▸ PROMPT:
Records follow. Copy every line with "copies".

▸ SUPPLIED MATERIAL:
+++

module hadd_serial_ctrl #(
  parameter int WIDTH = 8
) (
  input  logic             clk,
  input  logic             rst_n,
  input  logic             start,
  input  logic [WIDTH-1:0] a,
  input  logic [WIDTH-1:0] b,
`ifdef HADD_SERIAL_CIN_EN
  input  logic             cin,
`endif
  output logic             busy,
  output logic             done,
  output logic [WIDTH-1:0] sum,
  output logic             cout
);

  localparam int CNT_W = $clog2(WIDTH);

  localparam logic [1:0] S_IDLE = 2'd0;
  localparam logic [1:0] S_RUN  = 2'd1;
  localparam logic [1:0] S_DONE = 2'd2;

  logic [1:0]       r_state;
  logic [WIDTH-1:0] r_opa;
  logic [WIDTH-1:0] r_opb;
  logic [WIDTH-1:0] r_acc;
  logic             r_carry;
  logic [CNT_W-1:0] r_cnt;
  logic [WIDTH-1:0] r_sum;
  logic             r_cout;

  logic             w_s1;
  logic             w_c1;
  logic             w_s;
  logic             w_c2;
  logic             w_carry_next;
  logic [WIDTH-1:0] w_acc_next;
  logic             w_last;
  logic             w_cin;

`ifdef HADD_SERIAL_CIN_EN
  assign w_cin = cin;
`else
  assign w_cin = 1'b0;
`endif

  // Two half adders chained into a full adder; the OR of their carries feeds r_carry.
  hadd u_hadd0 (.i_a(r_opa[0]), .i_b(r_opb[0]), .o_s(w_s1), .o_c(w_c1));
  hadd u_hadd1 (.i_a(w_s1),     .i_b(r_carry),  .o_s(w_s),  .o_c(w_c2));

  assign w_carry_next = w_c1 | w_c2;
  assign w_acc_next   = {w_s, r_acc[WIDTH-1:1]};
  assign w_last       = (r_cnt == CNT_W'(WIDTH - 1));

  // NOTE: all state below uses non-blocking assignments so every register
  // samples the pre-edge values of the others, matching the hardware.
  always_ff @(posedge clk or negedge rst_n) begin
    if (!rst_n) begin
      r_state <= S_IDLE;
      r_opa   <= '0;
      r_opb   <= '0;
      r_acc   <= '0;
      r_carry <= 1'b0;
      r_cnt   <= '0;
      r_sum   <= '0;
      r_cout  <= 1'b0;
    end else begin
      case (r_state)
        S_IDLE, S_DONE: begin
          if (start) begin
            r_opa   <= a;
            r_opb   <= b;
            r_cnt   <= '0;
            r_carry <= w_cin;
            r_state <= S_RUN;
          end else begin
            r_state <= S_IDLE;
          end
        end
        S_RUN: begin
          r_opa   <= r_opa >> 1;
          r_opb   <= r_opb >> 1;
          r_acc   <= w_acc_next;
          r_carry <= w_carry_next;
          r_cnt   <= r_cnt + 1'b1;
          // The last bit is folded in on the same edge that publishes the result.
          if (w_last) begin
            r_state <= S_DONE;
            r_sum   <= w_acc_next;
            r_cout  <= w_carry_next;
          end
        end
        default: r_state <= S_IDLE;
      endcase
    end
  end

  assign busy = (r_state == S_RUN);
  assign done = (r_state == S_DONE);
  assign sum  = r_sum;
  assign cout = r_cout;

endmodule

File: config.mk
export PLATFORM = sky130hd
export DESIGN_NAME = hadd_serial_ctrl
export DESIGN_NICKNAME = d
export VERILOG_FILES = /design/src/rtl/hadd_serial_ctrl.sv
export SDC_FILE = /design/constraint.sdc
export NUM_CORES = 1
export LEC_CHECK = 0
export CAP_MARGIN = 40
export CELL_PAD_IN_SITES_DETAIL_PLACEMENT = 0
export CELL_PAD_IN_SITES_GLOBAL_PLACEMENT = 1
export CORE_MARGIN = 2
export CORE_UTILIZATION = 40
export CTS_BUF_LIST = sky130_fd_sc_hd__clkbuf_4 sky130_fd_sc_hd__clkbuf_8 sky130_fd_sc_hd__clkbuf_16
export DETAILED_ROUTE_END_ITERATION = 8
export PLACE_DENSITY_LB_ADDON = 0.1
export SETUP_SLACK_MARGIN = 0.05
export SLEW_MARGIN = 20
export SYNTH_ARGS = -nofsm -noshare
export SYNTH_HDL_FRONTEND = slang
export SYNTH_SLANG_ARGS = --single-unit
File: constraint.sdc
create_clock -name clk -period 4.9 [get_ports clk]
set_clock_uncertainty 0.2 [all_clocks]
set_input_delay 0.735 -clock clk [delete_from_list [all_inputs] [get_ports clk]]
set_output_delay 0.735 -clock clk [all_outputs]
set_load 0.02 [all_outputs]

+++

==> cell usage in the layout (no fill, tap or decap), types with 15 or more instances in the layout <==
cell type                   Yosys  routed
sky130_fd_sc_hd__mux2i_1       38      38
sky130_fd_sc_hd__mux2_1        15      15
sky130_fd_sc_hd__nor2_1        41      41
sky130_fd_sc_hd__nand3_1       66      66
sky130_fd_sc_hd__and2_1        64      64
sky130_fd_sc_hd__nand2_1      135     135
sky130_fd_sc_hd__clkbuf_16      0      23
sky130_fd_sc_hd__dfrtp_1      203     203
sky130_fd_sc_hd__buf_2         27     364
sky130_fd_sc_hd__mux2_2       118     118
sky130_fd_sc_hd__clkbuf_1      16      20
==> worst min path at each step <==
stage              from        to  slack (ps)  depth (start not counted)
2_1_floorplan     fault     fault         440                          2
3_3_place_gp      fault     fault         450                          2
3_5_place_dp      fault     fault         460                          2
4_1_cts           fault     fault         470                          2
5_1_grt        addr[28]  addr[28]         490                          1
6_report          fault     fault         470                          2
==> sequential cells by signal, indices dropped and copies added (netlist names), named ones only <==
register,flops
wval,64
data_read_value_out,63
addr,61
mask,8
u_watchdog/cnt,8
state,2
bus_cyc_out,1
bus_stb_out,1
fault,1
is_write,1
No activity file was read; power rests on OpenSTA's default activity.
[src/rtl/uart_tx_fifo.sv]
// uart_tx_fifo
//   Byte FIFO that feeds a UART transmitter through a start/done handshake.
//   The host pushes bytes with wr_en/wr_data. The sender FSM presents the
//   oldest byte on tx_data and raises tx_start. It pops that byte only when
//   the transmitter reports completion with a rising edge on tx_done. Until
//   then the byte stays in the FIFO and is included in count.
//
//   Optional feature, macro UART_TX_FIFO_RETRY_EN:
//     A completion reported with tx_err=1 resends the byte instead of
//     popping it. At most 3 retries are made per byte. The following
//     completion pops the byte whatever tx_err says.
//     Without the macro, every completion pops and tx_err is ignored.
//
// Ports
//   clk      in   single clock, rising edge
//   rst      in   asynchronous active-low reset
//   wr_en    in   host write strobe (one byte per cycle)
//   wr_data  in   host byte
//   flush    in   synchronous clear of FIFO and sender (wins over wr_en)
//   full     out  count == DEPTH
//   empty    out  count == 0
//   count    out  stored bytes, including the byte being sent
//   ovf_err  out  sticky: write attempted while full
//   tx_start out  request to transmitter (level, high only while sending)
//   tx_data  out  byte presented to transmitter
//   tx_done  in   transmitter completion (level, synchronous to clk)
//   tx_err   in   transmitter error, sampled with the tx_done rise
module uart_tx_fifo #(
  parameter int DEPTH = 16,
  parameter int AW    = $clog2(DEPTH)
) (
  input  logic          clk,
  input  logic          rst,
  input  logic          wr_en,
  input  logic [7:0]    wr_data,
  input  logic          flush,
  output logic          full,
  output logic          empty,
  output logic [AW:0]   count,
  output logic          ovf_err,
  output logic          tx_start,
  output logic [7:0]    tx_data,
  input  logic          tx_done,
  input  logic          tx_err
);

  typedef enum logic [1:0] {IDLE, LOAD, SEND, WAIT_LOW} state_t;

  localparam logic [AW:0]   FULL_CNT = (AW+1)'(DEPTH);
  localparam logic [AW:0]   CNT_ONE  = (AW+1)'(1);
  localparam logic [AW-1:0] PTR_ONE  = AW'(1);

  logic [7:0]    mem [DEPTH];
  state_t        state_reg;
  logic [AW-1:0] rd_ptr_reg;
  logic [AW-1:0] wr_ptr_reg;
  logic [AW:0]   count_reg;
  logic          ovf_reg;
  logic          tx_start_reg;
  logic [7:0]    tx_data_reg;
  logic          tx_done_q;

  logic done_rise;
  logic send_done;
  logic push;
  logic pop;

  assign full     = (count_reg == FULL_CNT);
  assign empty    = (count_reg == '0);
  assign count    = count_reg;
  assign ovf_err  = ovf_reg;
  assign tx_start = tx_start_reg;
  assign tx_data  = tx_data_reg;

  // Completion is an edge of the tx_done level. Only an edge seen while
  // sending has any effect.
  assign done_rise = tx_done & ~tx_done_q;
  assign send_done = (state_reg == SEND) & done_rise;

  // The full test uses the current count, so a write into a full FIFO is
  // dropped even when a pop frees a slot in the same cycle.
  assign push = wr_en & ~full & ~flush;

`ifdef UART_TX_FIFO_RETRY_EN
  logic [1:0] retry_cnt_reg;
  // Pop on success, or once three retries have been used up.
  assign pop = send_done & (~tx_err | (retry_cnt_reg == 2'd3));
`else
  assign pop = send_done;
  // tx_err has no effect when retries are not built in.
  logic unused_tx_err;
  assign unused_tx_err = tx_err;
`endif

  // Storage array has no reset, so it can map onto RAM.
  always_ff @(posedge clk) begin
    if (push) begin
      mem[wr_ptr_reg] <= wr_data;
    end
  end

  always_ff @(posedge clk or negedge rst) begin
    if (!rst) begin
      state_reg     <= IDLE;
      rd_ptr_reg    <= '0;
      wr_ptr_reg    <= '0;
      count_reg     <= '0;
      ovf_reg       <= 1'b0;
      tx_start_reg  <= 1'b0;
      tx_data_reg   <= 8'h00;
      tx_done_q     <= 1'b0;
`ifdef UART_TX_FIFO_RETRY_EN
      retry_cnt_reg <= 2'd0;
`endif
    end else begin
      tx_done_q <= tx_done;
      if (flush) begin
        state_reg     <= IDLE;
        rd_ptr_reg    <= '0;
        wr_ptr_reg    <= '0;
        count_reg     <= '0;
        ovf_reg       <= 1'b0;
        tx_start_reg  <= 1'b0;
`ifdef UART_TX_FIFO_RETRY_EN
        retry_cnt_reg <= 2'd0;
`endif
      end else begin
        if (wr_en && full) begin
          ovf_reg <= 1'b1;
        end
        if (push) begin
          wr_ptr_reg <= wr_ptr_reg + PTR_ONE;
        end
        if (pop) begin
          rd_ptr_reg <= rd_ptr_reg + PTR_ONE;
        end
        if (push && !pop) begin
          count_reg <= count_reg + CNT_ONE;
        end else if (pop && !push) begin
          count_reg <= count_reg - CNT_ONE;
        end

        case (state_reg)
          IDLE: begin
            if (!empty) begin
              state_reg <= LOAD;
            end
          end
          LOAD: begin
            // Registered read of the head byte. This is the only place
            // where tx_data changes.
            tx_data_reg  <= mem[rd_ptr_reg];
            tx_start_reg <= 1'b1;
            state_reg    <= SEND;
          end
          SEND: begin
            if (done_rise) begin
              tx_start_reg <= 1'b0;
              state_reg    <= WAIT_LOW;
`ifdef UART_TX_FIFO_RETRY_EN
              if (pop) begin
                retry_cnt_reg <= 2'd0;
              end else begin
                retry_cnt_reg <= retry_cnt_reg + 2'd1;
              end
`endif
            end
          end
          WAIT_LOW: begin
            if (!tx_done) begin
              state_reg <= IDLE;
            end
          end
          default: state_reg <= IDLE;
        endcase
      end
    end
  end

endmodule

+++

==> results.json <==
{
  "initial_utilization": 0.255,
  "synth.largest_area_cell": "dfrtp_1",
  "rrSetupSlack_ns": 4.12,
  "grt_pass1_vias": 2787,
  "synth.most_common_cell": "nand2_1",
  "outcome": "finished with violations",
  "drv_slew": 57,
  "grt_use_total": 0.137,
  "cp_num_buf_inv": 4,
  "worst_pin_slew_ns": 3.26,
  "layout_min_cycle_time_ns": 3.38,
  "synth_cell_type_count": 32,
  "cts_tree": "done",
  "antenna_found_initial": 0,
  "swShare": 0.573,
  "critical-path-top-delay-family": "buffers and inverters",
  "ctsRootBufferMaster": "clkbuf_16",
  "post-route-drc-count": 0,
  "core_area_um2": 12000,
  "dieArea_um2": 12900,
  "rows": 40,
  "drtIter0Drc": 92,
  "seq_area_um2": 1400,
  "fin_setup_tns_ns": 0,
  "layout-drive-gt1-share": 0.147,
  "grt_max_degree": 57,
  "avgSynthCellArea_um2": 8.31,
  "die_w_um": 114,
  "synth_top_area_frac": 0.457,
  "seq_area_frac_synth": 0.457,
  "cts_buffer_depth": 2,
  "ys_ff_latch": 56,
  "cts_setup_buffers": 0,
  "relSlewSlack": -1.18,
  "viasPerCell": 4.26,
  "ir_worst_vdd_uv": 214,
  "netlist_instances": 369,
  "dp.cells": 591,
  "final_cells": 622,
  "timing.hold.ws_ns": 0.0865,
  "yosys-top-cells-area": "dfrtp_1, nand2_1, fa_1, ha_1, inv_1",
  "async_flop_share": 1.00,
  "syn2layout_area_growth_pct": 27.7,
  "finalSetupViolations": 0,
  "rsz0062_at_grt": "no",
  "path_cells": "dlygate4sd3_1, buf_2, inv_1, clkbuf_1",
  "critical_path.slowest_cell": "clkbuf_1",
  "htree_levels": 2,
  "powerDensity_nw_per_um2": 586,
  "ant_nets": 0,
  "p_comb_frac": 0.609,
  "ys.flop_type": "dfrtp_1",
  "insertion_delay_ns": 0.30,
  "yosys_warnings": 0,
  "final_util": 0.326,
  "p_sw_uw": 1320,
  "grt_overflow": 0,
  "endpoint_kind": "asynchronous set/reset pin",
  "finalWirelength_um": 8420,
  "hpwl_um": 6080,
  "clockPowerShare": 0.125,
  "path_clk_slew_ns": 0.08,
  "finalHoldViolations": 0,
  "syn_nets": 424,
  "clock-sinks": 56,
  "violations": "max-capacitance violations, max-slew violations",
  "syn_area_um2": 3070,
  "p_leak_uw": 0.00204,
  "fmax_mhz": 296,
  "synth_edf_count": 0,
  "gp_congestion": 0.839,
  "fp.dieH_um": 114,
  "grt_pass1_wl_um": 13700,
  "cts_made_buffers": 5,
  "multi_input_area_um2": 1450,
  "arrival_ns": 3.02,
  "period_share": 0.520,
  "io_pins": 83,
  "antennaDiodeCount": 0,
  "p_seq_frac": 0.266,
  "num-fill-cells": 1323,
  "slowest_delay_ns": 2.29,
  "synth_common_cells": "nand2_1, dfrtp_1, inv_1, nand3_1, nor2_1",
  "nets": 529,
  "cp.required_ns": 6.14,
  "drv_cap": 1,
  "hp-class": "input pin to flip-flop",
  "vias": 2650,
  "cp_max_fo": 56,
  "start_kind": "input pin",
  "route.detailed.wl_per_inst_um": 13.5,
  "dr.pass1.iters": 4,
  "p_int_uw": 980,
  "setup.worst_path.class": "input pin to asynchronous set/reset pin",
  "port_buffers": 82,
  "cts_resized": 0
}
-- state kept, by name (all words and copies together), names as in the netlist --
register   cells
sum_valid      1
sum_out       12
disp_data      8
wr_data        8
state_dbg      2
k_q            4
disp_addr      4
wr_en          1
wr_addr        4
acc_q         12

+++

▸ RESPONSE TO THE EXERCISE:
==> sequential cells by signal, indices dropped and copies added (netlist names), named ones only <==
-- state kept, by name (all words and copies together), names as in the netlist --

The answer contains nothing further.